■ **What you are asked to do**
For the records below, give the number of lines containing the word "Outcome" and no other text.

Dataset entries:
━━━━━━━━━━
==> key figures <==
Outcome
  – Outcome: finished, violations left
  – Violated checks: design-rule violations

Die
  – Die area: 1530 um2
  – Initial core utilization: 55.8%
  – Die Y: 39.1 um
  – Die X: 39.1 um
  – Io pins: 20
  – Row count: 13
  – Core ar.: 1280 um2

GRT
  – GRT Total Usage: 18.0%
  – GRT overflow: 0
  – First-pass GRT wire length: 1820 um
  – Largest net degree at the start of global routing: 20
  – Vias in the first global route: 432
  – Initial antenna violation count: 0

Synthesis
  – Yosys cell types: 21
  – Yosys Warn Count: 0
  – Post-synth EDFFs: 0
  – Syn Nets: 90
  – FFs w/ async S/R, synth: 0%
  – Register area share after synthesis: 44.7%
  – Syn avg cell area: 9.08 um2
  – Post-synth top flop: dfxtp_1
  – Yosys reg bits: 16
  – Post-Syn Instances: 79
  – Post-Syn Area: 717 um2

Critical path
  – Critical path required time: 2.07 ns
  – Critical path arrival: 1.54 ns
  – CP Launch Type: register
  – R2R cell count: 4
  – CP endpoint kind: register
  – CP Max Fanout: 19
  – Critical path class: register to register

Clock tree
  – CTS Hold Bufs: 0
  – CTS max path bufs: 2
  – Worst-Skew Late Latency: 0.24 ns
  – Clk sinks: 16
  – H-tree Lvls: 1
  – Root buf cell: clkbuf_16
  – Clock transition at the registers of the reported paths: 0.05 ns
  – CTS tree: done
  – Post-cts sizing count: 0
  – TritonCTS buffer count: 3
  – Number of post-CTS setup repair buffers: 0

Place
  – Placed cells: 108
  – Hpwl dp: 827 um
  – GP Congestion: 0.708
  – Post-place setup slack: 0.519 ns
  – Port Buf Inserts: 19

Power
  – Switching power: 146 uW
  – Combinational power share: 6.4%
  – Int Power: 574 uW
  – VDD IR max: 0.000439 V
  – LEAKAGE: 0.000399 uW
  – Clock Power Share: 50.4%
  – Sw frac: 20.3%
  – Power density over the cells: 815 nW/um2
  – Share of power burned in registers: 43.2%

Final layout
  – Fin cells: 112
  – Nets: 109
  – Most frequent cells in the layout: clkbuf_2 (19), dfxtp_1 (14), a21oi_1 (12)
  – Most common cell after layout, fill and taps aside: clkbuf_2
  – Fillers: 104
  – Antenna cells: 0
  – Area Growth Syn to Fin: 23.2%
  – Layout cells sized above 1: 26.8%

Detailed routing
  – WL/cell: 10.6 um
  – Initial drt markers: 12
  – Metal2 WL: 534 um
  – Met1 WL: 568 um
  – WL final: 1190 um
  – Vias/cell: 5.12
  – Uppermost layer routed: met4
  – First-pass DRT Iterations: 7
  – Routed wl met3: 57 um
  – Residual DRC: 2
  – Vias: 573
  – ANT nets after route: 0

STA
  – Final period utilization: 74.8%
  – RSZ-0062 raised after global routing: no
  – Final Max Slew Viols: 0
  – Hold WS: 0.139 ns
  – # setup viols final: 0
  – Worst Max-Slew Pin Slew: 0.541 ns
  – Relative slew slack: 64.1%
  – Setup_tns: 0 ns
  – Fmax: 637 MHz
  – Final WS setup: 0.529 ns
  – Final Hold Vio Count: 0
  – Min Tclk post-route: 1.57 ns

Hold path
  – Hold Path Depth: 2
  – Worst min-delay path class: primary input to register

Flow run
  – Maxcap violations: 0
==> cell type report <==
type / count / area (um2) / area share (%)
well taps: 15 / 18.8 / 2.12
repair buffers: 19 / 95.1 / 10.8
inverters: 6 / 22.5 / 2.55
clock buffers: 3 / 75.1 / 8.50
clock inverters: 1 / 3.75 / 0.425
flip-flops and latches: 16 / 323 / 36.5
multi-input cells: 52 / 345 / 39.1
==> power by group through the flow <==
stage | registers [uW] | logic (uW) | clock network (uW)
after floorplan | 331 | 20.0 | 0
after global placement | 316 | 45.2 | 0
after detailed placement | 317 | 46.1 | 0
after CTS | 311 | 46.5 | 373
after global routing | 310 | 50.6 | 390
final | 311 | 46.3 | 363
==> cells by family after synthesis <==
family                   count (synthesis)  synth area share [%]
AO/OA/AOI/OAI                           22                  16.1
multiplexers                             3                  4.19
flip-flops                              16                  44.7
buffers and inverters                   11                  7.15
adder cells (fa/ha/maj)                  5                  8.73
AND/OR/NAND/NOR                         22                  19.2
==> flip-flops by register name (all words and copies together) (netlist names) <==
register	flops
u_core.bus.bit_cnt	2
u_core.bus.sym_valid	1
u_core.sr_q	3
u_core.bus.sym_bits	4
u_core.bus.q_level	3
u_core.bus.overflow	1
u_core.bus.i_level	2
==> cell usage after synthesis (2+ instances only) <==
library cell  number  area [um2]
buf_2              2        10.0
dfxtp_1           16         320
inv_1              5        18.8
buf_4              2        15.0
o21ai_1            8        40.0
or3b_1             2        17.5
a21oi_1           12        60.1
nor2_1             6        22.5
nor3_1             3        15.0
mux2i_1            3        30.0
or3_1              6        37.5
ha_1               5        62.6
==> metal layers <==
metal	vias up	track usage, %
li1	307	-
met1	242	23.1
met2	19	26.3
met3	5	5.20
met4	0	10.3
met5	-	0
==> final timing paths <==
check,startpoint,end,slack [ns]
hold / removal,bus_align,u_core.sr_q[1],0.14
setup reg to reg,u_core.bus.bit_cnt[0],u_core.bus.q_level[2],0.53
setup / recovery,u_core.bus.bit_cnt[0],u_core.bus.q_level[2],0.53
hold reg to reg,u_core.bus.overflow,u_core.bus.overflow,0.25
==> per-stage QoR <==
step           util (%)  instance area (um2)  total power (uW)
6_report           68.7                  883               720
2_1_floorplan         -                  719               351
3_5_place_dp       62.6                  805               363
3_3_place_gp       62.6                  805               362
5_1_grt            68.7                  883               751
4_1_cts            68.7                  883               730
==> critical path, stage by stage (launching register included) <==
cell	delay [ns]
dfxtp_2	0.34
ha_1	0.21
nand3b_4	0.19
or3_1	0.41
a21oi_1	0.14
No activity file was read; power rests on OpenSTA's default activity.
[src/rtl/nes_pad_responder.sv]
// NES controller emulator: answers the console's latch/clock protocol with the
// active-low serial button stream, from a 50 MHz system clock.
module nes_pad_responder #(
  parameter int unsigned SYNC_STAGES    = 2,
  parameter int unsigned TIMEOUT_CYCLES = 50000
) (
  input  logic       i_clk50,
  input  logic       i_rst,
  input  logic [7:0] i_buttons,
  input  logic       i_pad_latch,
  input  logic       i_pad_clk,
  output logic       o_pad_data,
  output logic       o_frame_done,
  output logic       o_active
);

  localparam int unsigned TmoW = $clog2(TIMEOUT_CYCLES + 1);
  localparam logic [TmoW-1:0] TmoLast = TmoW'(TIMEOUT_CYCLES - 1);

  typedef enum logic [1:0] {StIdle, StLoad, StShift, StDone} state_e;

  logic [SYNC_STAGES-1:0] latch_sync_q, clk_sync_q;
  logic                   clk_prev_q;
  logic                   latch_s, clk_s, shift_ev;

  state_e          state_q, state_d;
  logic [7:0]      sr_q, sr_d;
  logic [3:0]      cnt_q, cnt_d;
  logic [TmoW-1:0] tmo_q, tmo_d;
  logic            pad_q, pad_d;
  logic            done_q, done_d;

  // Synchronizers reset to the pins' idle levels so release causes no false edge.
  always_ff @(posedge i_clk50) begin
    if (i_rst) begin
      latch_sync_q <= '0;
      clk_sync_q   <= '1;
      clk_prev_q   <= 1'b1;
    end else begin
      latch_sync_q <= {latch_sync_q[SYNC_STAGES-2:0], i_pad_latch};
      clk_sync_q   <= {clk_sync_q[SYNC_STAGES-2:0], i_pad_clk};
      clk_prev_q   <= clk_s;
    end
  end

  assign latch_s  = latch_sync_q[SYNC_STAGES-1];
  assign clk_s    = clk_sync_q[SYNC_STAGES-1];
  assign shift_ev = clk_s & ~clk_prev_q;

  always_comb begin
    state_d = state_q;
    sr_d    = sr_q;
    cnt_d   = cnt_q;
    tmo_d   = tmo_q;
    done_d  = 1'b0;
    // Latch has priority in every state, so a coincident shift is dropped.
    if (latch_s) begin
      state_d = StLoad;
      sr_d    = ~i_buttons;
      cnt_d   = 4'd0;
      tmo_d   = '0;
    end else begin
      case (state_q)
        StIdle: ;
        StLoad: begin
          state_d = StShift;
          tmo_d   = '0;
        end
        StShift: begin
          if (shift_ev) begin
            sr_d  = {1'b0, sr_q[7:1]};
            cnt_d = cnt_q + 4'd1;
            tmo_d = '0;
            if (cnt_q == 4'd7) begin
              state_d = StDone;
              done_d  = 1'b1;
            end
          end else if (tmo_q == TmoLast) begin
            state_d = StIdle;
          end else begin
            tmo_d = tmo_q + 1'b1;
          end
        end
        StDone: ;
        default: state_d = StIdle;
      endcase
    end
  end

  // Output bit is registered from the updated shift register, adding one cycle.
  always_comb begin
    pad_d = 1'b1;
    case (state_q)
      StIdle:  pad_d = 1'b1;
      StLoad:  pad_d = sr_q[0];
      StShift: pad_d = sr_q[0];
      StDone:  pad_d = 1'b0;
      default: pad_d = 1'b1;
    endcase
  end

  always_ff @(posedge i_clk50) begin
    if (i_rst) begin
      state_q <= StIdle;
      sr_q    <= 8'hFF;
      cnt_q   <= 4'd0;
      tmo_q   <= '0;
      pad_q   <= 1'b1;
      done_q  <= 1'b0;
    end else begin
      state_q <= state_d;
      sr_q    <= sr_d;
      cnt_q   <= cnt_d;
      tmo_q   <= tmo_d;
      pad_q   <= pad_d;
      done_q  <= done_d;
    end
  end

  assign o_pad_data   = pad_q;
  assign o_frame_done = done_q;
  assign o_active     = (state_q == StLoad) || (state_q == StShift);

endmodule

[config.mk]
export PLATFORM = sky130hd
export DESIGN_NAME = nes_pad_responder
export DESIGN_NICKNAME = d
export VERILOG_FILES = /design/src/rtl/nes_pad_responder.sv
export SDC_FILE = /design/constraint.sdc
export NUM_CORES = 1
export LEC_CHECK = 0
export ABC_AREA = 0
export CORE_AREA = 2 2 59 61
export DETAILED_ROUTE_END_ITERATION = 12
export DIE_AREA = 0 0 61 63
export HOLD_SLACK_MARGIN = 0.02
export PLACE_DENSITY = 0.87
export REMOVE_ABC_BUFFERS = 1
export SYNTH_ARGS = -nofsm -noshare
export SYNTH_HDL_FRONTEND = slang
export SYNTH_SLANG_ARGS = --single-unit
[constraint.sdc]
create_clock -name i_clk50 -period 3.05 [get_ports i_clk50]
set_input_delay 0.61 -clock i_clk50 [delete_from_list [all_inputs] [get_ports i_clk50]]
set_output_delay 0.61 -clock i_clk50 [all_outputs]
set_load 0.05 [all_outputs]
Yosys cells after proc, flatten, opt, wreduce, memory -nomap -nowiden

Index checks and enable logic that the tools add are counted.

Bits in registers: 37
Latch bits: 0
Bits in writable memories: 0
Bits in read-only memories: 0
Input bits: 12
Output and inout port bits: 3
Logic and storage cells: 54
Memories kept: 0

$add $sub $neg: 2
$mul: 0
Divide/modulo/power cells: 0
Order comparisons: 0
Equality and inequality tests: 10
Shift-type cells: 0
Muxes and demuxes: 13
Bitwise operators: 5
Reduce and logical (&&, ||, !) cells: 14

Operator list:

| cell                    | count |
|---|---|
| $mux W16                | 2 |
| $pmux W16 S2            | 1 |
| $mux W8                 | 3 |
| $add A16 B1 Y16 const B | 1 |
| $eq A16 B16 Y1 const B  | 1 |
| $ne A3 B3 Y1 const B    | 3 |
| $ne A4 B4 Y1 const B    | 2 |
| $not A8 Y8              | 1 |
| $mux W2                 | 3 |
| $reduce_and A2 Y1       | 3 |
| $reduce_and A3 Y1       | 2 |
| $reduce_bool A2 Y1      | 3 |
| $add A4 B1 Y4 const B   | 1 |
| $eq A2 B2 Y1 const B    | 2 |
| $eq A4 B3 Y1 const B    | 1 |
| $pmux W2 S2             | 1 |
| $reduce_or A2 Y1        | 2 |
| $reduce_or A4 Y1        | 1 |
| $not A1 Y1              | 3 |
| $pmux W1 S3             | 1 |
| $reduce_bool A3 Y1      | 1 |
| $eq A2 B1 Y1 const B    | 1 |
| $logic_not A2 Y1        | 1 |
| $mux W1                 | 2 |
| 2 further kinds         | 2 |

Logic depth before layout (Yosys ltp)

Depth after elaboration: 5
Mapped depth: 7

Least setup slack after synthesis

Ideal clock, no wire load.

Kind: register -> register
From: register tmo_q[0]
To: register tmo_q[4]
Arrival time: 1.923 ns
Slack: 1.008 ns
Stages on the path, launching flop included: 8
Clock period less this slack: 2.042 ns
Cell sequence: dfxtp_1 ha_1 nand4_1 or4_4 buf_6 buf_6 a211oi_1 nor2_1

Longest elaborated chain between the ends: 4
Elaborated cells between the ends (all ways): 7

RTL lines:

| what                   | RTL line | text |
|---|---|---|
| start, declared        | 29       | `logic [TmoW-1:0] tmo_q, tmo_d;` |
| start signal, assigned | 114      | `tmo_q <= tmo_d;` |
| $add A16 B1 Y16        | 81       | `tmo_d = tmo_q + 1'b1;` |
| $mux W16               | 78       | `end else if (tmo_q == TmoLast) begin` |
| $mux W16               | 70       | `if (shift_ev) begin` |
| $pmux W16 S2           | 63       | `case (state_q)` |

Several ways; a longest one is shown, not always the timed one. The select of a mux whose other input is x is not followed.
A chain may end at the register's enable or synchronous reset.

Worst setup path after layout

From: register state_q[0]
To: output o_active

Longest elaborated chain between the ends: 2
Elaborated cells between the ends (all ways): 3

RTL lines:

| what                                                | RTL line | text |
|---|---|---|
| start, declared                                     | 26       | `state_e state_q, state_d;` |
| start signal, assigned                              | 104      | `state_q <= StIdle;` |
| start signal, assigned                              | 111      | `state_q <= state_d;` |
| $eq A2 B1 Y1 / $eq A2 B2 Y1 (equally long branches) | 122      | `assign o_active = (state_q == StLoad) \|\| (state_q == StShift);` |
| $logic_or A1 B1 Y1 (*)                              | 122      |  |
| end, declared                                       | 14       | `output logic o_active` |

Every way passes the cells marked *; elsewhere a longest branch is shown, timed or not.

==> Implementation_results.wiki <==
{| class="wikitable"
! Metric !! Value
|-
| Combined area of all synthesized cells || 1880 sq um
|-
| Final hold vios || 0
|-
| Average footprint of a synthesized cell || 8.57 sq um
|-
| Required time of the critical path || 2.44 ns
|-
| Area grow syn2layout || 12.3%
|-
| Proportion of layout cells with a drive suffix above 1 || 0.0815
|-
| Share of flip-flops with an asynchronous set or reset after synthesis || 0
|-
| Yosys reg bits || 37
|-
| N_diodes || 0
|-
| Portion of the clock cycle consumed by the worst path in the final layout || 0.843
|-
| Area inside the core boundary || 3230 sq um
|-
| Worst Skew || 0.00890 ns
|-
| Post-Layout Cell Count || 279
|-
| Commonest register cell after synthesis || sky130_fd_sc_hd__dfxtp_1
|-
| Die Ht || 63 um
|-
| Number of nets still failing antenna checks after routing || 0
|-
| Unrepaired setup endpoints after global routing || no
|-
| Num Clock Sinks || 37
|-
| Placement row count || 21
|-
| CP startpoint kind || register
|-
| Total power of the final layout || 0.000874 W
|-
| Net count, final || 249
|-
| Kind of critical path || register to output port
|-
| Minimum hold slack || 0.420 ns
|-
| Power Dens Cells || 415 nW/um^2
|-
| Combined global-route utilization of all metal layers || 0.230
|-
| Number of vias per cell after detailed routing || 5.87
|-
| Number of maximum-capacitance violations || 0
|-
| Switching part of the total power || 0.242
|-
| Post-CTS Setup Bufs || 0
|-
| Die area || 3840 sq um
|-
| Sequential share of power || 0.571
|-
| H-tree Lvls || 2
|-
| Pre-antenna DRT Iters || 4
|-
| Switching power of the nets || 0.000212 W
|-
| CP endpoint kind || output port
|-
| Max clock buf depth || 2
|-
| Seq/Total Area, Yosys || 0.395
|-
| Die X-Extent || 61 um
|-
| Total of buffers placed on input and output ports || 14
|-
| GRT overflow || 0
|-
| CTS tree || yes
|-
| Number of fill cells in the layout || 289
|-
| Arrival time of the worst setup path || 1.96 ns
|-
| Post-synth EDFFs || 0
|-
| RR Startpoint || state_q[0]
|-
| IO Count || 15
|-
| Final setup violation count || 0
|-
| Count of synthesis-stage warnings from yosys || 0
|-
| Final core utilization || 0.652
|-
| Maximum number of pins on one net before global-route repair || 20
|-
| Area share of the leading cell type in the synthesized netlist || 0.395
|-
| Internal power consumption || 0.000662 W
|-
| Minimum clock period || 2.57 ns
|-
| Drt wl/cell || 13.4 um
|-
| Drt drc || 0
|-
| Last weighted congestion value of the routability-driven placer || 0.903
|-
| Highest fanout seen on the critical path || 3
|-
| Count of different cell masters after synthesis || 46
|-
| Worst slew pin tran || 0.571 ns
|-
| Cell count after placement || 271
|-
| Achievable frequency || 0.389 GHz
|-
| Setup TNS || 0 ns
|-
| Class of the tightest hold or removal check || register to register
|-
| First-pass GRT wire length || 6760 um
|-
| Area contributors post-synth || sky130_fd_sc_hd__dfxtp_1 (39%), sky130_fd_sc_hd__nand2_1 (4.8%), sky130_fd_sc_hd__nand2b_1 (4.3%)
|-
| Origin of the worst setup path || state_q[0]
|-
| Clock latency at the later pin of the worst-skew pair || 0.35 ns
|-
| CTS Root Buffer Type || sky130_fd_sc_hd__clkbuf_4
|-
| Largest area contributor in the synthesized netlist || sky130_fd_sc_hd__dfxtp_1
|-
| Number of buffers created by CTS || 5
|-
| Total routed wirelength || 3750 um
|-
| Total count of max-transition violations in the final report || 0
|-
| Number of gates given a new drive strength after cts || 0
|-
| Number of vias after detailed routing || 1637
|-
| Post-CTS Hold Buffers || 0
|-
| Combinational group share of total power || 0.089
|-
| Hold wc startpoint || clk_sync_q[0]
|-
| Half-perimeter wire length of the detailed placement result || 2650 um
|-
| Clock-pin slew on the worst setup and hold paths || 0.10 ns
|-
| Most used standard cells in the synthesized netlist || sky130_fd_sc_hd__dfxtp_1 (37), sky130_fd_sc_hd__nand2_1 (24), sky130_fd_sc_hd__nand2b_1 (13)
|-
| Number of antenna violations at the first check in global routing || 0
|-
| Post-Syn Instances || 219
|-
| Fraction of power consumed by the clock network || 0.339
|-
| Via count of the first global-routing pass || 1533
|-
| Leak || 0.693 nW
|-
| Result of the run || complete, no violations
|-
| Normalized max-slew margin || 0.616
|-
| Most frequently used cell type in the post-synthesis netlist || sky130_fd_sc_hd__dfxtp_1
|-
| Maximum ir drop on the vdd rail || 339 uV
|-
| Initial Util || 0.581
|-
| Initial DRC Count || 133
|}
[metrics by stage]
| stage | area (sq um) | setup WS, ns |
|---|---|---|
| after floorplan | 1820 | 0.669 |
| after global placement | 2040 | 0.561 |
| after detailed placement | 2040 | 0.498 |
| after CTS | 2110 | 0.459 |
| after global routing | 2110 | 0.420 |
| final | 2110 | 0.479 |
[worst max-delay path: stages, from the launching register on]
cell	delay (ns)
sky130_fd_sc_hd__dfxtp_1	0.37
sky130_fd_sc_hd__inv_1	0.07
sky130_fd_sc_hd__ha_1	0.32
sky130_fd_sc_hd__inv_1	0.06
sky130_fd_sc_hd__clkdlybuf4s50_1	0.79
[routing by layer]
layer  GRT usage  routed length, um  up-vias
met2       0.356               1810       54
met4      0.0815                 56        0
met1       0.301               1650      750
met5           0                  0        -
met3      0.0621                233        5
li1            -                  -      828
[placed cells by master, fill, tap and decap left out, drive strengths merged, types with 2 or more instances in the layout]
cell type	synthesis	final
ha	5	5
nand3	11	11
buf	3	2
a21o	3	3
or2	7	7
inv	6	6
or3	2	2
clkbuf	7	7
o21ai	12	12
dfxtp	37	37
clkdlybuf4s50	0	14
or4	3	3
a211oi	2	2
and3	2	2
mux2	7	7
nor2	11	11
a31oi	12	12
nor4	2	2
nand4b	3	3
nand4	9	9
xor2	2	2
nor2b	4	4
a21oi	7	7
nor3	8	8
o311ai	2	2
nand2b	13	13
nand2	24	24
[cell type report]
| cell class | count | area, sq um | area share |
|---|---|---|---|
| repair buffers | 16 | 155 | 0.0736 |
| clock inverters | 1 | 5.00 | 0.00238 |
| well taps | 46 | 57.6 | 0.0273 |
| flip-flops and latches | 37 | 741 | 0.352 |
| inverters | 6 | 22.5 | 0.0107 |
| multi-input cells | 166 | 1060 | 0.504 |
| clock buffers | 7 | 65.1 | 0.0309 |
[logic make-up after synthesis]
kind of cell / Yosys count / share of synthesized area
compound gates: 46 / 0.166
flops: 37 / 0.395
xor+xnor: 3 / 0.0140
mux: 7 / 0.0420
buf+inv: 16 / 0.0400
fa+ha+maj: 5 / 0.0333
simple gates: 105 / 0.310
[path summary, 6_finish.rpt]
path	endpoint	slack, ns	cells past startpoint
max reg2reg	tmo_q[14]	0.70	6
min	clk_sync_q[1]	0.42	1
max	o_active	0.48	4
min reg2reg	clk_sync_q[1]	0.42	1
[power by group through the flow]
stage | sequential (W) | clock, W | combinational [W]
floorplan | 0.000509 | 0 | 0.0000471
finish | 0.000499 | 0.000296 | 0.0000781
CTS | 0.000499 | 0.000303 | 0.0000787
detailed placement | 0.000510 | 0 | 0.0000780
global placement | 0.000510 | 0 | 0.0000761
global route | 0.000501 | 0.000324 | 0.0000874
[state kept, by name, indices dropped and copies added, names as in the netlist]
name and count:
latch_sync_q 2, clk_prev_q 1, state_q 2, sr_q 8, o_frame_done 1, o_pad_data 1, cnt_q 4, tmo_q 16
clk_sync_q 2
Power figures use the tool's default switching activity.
━━━━━━━━━━
■ **Your response**
2